Public Enemy No.1, Drug Overdoses, Fentanyl
"[China has added to its list of controlled substances including some variants of fentanyl] but the drugs that made it to Canada [fentanyl and carfentanil], are not controlled in China."
"Fentanyl abuse has not been identified in China. The Chinese government's focus is on other synthetic drugs of abuse like methamphetamine and ketamine."
"British Columbia is the] main distribution point' for fentanyl tablets]. This may be due to its geographical situation in relation to the main producer of fentanyl in the world, China."
RCMP Assistant Commissioner Todd Shean
"They're [Chinese authorities] still aware of the problem internationally."
"China [has a] desire to move forward and step away from being always the one that everybody's pointing the finger at."
Sgt.

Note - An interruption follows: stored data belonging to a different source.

`src/rtl/ds3_b3zs_pkg.sv`:
```
package ds3_b3zs_pkg;

    // Length of one zero-substitution code on the line.
    localparam int SUB_LEN = 3;

    // Class of a line symbol, remembered for substitution detection.
    typedef enum logic [1:0] {
        SYM_ZERO  = 2'd0,
        SYM_MARK  = 2'd1,
        SYM_OTHER = 2'd2
    } sym_t;

    // Per-symbol decode result handed from the classifier to the rest.
    typedef struct packed {
        logic bit_val;
        logic mark;
        logic lcv;
        logic sub;
    } dec_t;

    // A violation ends a legal code when the two symbols before it
    // were zero-zero or normal-mark-then-zero.
    function automatic logic sub_window_ok(sym_t h1, sym_t h2);
        return (h1 == SYM_ZERO) && ((h2 == SYM_ZERO) || (h2 == SYM_MARK));
    endfunction

endpackage

```
`src/rtl/b3zs_symbol_classifier.sv`:
```
module b3zs_symbol_classifier
    import ds3_b3zs_pkg::*;
(
    input  logic clk,
    input  logic rst,
    input  logic pos_i,
    input  logic neg_i,
    input  logic b3zs_en_i,
    output dec_t dec_o
);

    logic seen_q;
    logic last_pos_q;
    sym_t h1_q;
    sym_t h2_q;

    logic single;
    logic mark;
    logic viol;
    logic sub;
    sym_t cls;

    always_comb begin
        single = pos_i ^ neg_i;
        mark   = pos_i | neg_i;
        viol   = single && seen_q && (pos_i == last_pos_q);
        sub    = b3zs_en_i && viol && sub_window_ok(h1_q, h2_q);

        dec_o.bit_val = mark && !sub;
        dec_o.mark    = mark;
        dec_o.lcv     = (pos_i && neg_i) || (viol && !sub);
        dec_o.sub     = sub;

        if (!mark)
            cls = SYM_ZERO;
        else if (single && !viol)
            cls = SYM_MARK;
        else
            cls = SYM_OTHER;
    end

    always_ff @(posedge clk) begin
        if (rst) begin
            seen_q     <= 1'b0;
            last_pos_q <= 1'b0;
            h1_q       <= SYM_OTHER;
            h2_q       <= SYM_OTHER;
        end else begin
            h2_q <= h1_q;
            h1_q <= cls;
            if (single) begin
                seen_q     <= 1'b1;
                last_pos_q <= pos_i;
            end
        end
    end

endmodule

```
`src/rtl/b3zs_data_pipe.sv`:
```
module b3zs_data_pipe #(
    parameter int LEN = 3
) (
    input  logic clk,
    input  logic rst,
    input  logic bit_i,
    input  logic sub_i,
    output logic data_o
);

    logic [LEN-1:0] stage_q;

    always_ff @(posedge clk) begin
        if (rst)
            stage_q <= '0;
        else if (sub_i)
            stage_q <= '0;
        else
            stage_q <= {stage_q[LEN-2:0], bit_i};
    end

    assign data_o = stage_q[LEN-1];

endmodule

```
`src/rtl/b3zs_run_monitor.sv`:
```
module b3zs_run_monitor #(
    parameter int EXZ_B3ZS    = 3,
    parameter int EXZ_AMI     = 16,
    parameter int LOS_DECLARE = 180,
    parameter int LOS_CLEAR   = 60
) (
    input  logic clk,
    input  logic rst,
    input  logic mark_i,
    input  logic ami_mode_i,
    input  logic los_disable_i,
    output logic exz_o,
    output logic los_o
);

    localparam int ZMAX = (LOS_DECLARE > EXZ_AMI) ? LOS_DECLARE : EXZ_AMI;
    localparam int ZW   = $clog2(ZMAX + 1);
    localparam int MW   = $clog2(LOS_CLEAR + 1);

    logic [ZW-1:0] zrun_q, zrun_nxt;
    logic [MW-1:0] mrun_q, mrun_nxt;
    logic [ZW-1:0] exz_lim;
    logic          exz_q;
    logic          los_q;

    always_comb begin
        zrun_nxt = (zrun_q == ZW'(ZMAX)) ? zrun_q : zrun_q + 1'b1;
        mrun_nxt = (mrun_q == MW'(LOS_CLEAR)) ? mrun_q : mrun_q + 1'b1;
        exz_lim  = ami_mode_i ? ZW'(EXZ_AMI) : ZW'(EXZ_B3ZS);
    end

    always_ff @(posedge clk) begin
        if (rst) begin
            zrun_q <= '0;
            mrun_q <= '0;
            exz_q  <= 1'b0;
            los_q  <= 1'b0;
        end else begin
            if (mark_i) begin
                zrun_q <= '0;
                mrun_q <= mrun_nxt;
                exz_q  <= 1'b0;
            end else begin
                zrun_q <= zrun_nxt;
                mrun_q <= '0;
                exz_q  <= (zrun_nxt >= exz_lim);
            end

            if (los_disable_i)
                los_q <= 1'b0;
            else if (!mark_i && (zrun_nxt >= ZW'(LOS_DECLARE)))
                los_q <= 1'b1;
            else if (mark_i && (mrun_nxt >= MW'(LOS_CLEAR)))
                los_q <= 1'b0;
        end
    end

    assign exz_o = exz_q;
    assign los_o = los_q;

    // a mark never raises the loss-of-signal level
    assert_mark_no_los_rise_R10: assert property (@(posedge clk) disable iff (rst)
        mark_i |=> !$rose(los_q));

    // a zero never clears a set loss-of-signal level
    assert_zero_keeps_los_R11: assert property (@(posedge clk) disable iff (rst)
        (!mark_i && !los_disable_i && los_q) |=> los_q);

endmodule

```
`src/rtl/ds3_line_decoder.sv`:
```
module ds3_line_decoder
    import ds3_b3zs_pkg::*;
#(
    parameter int EXZ_B3ZS    = 3,
    parameter int EXZ_AMI     = 16,
    parameter int LOS_DECLARE = 180,
    parameter int LOS_CLEAR   = 60
) (
    input  logic clk,
    input  logic rst,
    input  logic pos_i,
    input  logic neg_i,
    input  logic ami_mode_i,
    input  logic los_disable_i,
    output logic data_o,
    output logic lcv_o,
    output logic exz_o,
    output logic los_o
);

    dec_t dec;
    logic lcv_q;

    b3zs_symbol_classifier u_class (
        .clk       (clk),
        .rst       (rst),
        .pos_i     (pos_i),
        .neg_i     (neg_i),
        .b3zs_en_i (!ami_mode_i),
        .dec_o     (dec)
    );

    b3zs_data_pipe #(.LEN(SUB_LEN)) u_pipe (
        .clk    (clk),
        .rst    (rst),
        .bit_i  (dec.bit_val),
        .sub_i  (dec.sub),
        .data_o (data_o)
    );

    b3zs_run_monitor #(
        .EXZ_B3ZS    (EXZ_B3ZS),
        .EXZ_AMI     (EXZ_AMI),
        .LOS_DECLARE (LOS_DECLARE),
        .LOS_CLEAR   (LOS_CLEAR)
    ) u_mon (
        .clk           (clk),
        .rst           (rst),
        .mark_i        (dec.mark),
        .ami_mode_i    (ami_mode_i),
        .los_disable_i (los_disable_i),
        .exz_o         (exz_o),
        .los_o         (los_o)
    );

    always_ff @(posedge clk) begin
        if (rst)
            lcv_q <= 1'b0;
        else
            lcv_q <= dec.lcv;
    end

    assign lcv_o = lcv_q;

    // both rails at once is always a violation
    assert_both_rails_lcv_R7: assert property (@(posedge clk) disable iff (rst)
        (pos_i && neg_i) |=> lcv_o);

    // a zero symbol never raises a violation
    assert_zero_no_lcv_R6: assert property (@(posedge clk) disable iff (rst)
        !(pos_i || neg_i) |=> !lcv_o);

    // a mark never raises the excessive-zero strobe
    assert_mark_no_exz_R8: assert property (@(posedge clk) disable iff (rst)
        (pos_i || neg_i) |=> !exz_o);

    // a zero on the line leaves the pipeline as a zero
    assert_zero_decodes_zero_R2: assert property (@(posedge clk) disable iff (rst)
        !(pos_i || neg_i) |=> ##2 !data_o);

    // disabling the monitor drops the level
    assert_los_disabled_R12: assert property (@(posedge clk) disable iff (rst)
        los_disable_i |=> !los_o);

endmodule

```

Luc Chicoine, national drug program co-ordinator, RCMP
Because fentanyl and the even deadlier carfentanil, also now entering the Canadian blackmarket are not on the controlled drug list that China maintains, and the reason they are not on the list is that these two laboratory-produced opioid-like drugs are not circulating within China because they are not popular in China, drug marketers have no trouble accessing them on line and ordering them, often on the "black Web". While fentanyl is more deadly to users than cocaine, carfentanil, used to tranquilize huge beasts like elephants is hundreds of times more powerful, and now circulating on the street, cut into other, less powerful drugs.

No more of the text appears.